**ABOUT THIS TASK**
Which lines of the entries below include "unsigned"? List them all.

**PROVIDED MATERIAL**
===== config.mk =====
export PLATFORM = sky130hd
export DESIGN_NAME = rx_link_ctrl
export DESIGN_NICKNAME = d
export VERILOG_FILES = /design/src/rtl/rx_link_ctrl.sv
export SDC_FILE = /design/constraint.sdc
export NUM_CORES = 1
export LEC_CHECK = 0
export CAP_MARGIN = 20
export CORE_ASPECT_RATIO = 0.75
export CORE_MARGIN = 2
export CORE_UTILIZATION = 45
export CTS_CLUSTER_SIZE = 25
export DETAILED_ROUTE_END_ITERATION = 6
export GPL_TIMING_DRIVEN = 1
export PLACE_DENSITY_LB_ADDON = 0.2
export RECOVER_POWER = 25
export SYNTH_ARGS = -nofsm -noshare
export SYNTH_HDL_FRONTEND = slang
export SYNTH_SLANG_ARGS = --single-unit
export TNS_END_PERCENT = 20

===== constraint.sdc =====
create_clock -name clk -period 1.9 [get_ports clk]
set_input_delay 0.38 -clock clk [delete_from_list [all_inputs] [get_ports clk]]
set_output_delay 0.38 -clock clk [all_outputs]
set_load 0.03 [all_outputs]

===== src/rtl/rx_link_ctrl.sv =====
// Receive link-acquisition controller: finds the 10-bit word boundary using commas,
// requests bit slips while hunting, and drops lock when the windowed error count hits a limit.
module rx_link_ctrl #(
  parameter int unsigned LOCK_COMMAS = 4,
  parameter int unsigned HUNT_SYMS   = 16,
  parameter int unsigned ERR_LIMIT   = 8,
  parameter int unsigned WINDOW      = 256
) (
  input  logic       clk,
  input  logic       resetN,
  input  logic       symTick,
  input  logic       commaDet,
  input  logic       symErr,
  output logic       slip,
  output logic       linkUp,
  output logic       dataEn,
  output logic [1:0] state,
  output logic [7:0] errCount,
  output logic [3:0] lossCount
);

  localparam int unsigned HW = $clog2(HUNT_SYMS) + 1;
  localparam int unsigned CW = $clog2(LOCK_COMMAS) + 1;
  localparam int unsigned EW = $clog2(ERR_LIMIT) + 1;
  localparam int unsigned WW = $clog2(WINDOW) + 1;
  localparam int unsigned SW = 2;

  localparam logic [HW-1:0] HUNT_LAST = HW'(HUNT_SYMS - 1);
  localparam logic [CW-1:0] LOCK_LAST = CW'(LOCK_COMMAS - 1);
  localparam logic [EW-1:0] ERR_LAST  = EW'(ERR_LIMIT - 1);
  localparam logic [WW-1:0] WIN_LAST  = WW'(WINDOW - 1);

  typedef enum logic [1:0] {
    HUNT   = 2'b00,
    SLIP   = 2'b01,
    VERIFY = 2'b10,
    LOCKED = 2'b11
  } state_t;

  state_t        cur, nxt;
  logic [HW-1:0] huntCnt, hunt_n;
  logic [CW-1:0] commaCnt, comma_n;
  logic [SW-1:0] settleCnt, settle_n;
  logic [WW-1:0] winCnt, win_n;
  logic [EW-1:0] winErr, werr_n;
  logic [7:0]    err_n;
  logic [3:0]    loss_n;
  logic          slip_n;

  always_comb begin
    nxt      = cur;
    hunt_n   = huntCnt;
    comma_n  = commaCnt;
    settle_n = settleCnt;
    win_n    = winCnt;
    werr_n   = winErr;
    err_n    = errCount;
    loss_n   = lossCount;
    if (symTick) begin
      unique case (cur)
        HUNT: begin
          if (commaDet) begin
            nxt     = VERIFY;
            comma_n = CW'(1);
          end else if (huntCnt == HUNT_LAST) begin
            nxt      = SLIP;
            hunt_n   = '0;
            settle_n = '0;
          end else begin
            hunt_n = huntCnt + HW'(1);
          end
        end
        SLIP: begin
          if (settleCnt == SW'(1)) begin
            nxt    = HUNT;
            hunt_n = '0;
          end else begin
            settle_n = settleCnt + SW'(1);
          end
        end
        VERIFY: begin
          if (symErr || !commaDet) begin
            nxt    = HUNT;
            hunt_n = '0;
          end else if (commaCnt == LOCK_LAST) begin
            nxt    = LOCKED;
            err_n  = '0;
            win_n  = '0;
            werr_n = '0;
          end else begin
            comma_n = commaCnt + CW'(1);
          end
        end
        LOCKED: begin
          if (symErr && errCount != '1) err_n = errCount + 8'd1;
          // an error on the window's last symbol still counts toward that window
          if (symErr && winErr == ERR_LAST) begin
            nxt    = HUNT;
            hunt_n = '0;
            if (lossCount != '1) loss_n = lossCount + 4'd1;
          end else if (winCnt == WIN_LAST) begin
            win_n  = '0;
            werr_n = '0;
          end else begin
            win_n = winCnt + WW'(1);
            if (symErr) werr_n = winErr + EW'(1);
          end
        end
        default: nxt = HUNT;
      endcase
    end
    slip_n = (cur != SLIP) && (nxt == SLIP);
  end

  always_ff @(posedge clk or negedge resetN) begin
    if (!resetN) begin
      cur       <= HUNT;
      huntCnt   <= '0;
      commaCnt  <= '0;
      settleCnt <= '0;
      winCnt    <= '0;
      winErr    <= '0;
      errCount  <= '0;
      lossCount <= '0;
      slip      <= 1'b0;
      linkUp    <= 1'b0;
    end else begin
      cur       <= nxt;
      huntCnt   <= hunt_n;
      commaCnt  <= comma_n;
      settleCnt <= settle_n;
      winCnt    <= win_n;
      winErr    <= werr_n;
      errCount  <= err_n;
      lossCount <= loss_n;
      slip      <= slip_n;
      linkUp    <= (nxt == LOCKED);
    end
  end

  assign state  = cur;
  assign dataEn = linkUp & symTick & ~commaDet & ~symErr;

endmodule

**OUTPUT OF THE EXERCISE**
  parameter int unsigned LOCK_COMMAS = 4,
  parameter int unsigned HUNT_SYMS   = 16,
  parameter int unsigned ERR_LIMIT   = 8,
  parameter int unsigned WINDOW      = 256
  localparam int unsigned HW = $clog2(HUNT_SYMS) + 1;
  localparam int unsigned CW = $clog2(LOCK_COMMAS) + 1;
  localparam int unsigned EW = $clog2(ERR_LIMIT) + 1;
  localparam int unsigned WW = $clog2(WINDOW) + 1;
  localparam int unsigned SW = 2;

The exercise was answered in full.